CNPC shuffles regional offices to better support global portfolio

China's top oil and gas major CNPC has completed a months-long reshuffle with the addition of six regional offices that report to Beijing headquarters to better coordinate and supervise its sprawling global portfolio, three company executives said.

The process that began in July was the first major organization change for the state giant's global business spearheaded by Chairman Dai Houliang since he took charge in early 2020.

It created offices in Dubai to oversee Middle East businesses, Khartoum in Sudan to cover eastern Africa and N'Djamena in Chad for west Africa, Caracas in Venezuela for South America, and Almaty for Central Asia and Russia, they said.

A sixth office was set up in Hong Kong in late 2022 to oversee more than 20 Asia-Pacific countries, including the United States and Canada, said the officials who declined to be identified as they are not authorised to speak to the media.

The regional headquarters will manage and coordinate CNPC's vast global business including the upstream unit CNPC International, the trading and refining arm PetroChina International, and oilfield services and financing.

They will also take charge of public relations and liaise with governments in their regions.

A CNPC representative declined to comment.

"The idea is to add a horizontal layer of management to better coordinate, supervise and manage CNPC's global businesses," said one of the sources.

The new offices have a combined staff of more than 100, including some transferred from existing business units, two of the sources said.

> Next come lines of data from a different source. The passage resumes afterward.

## src/rtl/core_pkg.sv

```systemverilog
// Shared core definitions for register-file addressing.
//   NREGS      - number of architectural integer registers
//   REG_ADDR_W - width of a register address
//   reg_addr_t - register address type
//   ZERO_REG   - address of x0, which is never tracked
package core_pkg;

  localparam int unsigned NREGS      = 32;
  localparam int unsigned REG_ADDR_W = 5;

  typedef logic [REG_ADDR_W-1:0] reg_addr_t;

  localparam reg_addr_t ZERO_REG = '0;

endpackage

```

## src/rtl/regfile_scoreboard_if.sv

```systemverilog
// Issue/writeback handshake between decode, writeback and the register-file scoreboard.
//   master : decode/writeback side, drives issue, writeback and flush requests
//   slave  : scoreboard side, returns stall, fire, per-register busy and sticky error
interface regfile_scoreboard_if #(
  parameter int unsigned NREGS = core_pkg::NREGS
);
  import core_pkg::*;

  logic             issue_valid_i;
  reg_addr_t        rs1_i;
  reg_addr_t        rs2_i;
  reg_addr_t        rd_i;
  logic             rs1_used_i;
  logic             rs2_used_i;
  logic             rd_wr_i;
  logic             wb_valid_i;
  reg_addr_t        wb_rd_i;
  logic             flush_i;
  logic             stall_o;
  logic             issue_fire_o;
  logic [NREGS-1:0] busy_o;
  logic             err_o;

  modport master (
    output issue_valid_i, rs1_i, rs2_i, rd_i, rs1_used_i, rs2_used_i, rd_wr_i,
    output wb_valid_i, wb_rd_i, flush_i,
    input  stall_o, issue_fire_o, busy_o, err_o
  );

  modport slave (
    input  issue_valid_i, rs1_i, rs2_i, rd_i, rs1_used_i, rs2_used_i, rd_wr_i,
    input  wb_valid_i, wb_rd_i, flush_i,
    output stall_o, issue_fire_o, busy_o, err_o
  );

endinterface

```

## src/rtl/regfile_scoreboard_counter.sv

```systemverilog
// sb_counter: saturating up/down pending-write counter for one register.
//   clk, rst  - clock, asynchronous active-high reset
//   inc, dec  - one issued write / one retired write; both together leave the count unchanged
//   clr       - clear to zero, overrides inc/dec
//   cnt       - current count
//   underflow - a lone retire arrived while the count was already zero
module sb_counter #(
  parameter int unsigned CNTW = 2
) (
  input  logic            clk,
  input  logic            rst,
  input  logic            inc,
  input  logic            dec,
  input  logic            clr,
  output logic [CNTW-1:0] cnt,
  output logic            underflow
);

  localparam logic [CNTW-1:0] CntMax = '1;

  logic [CNTW-1:0] cnt_q;

  always_ff @(posedge clk or posedge rst) begin
    if (rst) begin
      cnt_q <= '0;
    end else if (clr) begin
      cnt_q <= '0;
    end else if (inc && !dec && cnt_q != CntMax) begin
      cnt_q <= cnt_q + CNTW'(1);
    end else if (dec && !inc && cnt_q != '0) begin
      cnt_q <= cnt_q - CNTW'(1);
    end
  end

  assign cnt       = cnt_q;
  assign underflow = dec && !inc && !clr && (cnt_q == '0);

endmodule

```

## src/rtl/regfile_scoreboard.sv

```systemverilog
// Register-file hazard scoreboard. Counts in-flight writes per architectural register and
// stalls issue on RAW hazards or when a destination's counter is saturated.
//   clk, rst - clock, asynchronous active-high reset
//   sb       - slave side of the issue/writeback interface (stall, fire, busy, sticky error)
module regfile_scoreboard #(
  parameter int unsigned NREGS = core_pkg::NREGS,
  parameter int unsigned CNTW  = 2
) (
  input logic                 clk,
  input logic                 rst,
  regfile_scoreboard_if.slave sb
);
  import core_pkg::*;

  localparam logic [CNTW-1:0] CntMax = '1;

  logic [CNTW-1:0]  cnt [NREGS];
  logic [NREGS-1:0] uf;
  logic             raw1, raw2, waw_sat;
  logic             stall, fire;
  logic [NREGS-1:0] busy;
  logic             err_q;

  // x0 is never tracked.
  assign cnt[0] = '0;
  assign uf[0]  = 1'b0;

  // Hazards see only registered counters: a writeback clears its hazard one cycle later.
  assign raw1    = sb.rs1_used_i && (sb.rs1_i != ZERO_REG) && (cnt[sb.rs1_i] != '0);
  assign raw2    = sb.rs2_used_i && (sb.rs2_i != ZERO_REG) && (cnt[sb.rs2_i] != '0);
  assign waw_sat = sb.rd_wr_i && (sb.rd_i != ZERO_REG) && (cnt[sb.rd_i] == CntMax);

  assign stall = !rst && sb.issue_valid_i && (raw1 || raw2 || waw_sat);
  assign fire  = !rst && sb.issue_valid_i && !stall;

  for (genvar r = 1; r < NREGS; r++) begin : g_cnt
    logic inc, dec;
    assign inc = fire && sb.rd_wr_i && (sb.rd_i == reg_addr_t'(r));
    assign dec = sb.wb_valid_i && (sb.wb_rd_i == reg_addr_t'(r));

    sb_counter #(
      .CNTW(CNTW)
    ) u_cnt (
      .clk       (clk),
      .rst       (rst),
      .inc       (inc),
      .dec       (dec),
      .clr       (sb.flush_i),
      .cnt       (cnt[r]),
      .underflow (uf[r])
    );
  end

  // Sticky: only reset clears it; a flush cycle's writeback is never an error.
  always_ff @(posedge clk or posedge rst) begin
    if (rst) begin
      err_q <= 1'b0;
    end else if (!sb.flush_i && (|uf)) begin
      err_q <= 1'b1;
    end
  end

  always_comb begin
    busy = '0;
    for (int r = 1; r < NREGS; r++) begin
      busy[r] = (cnt[r] != '0);
    end
  end

  assign sb.stall_o      = stall;
  assign sb.issue_fire_o = fire;
  assign sb.busy_o       = busy;
  assign sb.err_o        = err_q;

endmodule

```

## src/flat_wrapper.sv

```systemverilog
// flat-port wrapper written by rule: the top's interface ports become plain ports
module regfile_scoreboard_flat import core_pkg::*;
#(
  parameter int unsigned NREGS = core_pkg::NREGS,
  parameter int unsigned CNTW  = 2
)
  (clk, rst, sb_issue_valid_i, sb_rs1_i, sb_rs2_i, sb_rd_i, sb_rs1_used_i, sb_rs2_used_i, sb_rd_wr_i, sb_wb_valid_i, sb_wb_rd_i, sb_flush_i, sb_stall_o, sb_issue_fire_o, sb_busy_o, sb_err_o);
  regfile_scoreboard_if #(.NREGS(NREGS)) sb_i ();
  input logic clk;
  input logic rst;
  input wire logic [$bits(sb_i.issue_valid_i)-1:0] sb_issue_valid_i;
  input wire logic [$bits(sb_i.rs1_i)-1:0] sb_rs1_i;
  input wire logic [$bits(sb_i.rs2_i)-1:0] sb_rs2_i;
  input wire logic [$bits(sb_i.rd_i)-1:0] sb_rd_i;
  input wire logic [$bits(sb_i.rs1_used_i)-1:0] sb_rs1_used_i;
  input wire logic [$bits(sb_i.rs2_used_i)-1:0] sb_rs2_used_i;
  input wire logic [$bits(sb_i.rd_wr_i)-1:0] sb_rd_wr_i;
  input wire logic [$bits(sb_i.wb_valid_i)-1:0] sb_wb_valid_i;
  input wire logic [$bits(sb_i.wb_rd_i)-1:0] sb_wb_rd_i;
  input wire logic [$bits(sb_i.flush_i)-1:0] sb_flush_i;
  output wire logic [$bits(sb_i.stall_o)-1:0] sb_stall_o;
  output wire logic [$bits(sb_i.issue_fire_o)-1:0] sb_issue_fire_o;
  output wire logic [$bits(sb_i.busy_o)-1:0] sb_busy_o;
  output wire logic [$bits(sb_i.err_o)-1:0] sb_err_o;
  assign sb_i.issue_valid_i = sb_issue_valid_i;
  assign sb_i.rs1_i = sb_rs1_i;
  assign sb_i.rs2_i = sb_rs2_i;
  assign sb_i.rd_i = sb_rd_i;
  assign sb_i.rs1_used_i = sb_rs1_used_i;
  assign sb_i.rs2_used_i = sb_rs2_used_i;
  assign sb_i.rd_wr_i = sb_rd_wr_i;
  assign sb_i.wb_valid_i = sb_wb_valid_i;
  assign sb_i.wb_rd_i = sb_wb_rd_i;
  assign sb_i.flush_i = sb_flush_i;
  assign sb_stall_o = sb_i.stall_o;
  assign sb_issue_fire_o = sb_i.issue_fire_o;
  assign sb_busy_o = sb_i.busy_o;
  assign sb_err_o = sb_i.err_o;
  regfile_scoreboard #(.NREGS(NREGS), .CNTW(CNTW)) u_core (.clk(clk), .rst(rst), .sb(sb_i));
endmodule
```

CNPC produces some 2 million barrels of oil equivalent with top investments in countries like Kazakhstan, Sudan, Chad, Iraq, Australia and Canada.

Like its peers Sinopec and CNOOC, CNPC has in recent years scaled back its overseas expansion as an anti-corruption drive since President Xi Jinping took power in 2012 reined in big-ticket spending.

CNPC, parent of PetroChina, has instead shifted to a re-examination of assets to manage losses while setting its sights on resource nations with which Beijing maintains friendly relations, such as Qatar and the United Arab Emirates.

However, some company officials were sceptical of the benefit of the changes.

"There have been many flip-flops over the years regarding CNPC's global organizational structure," said the third official.

"I'm not convinced what these new regional offices could actually achieve other than a 'supervisory' function."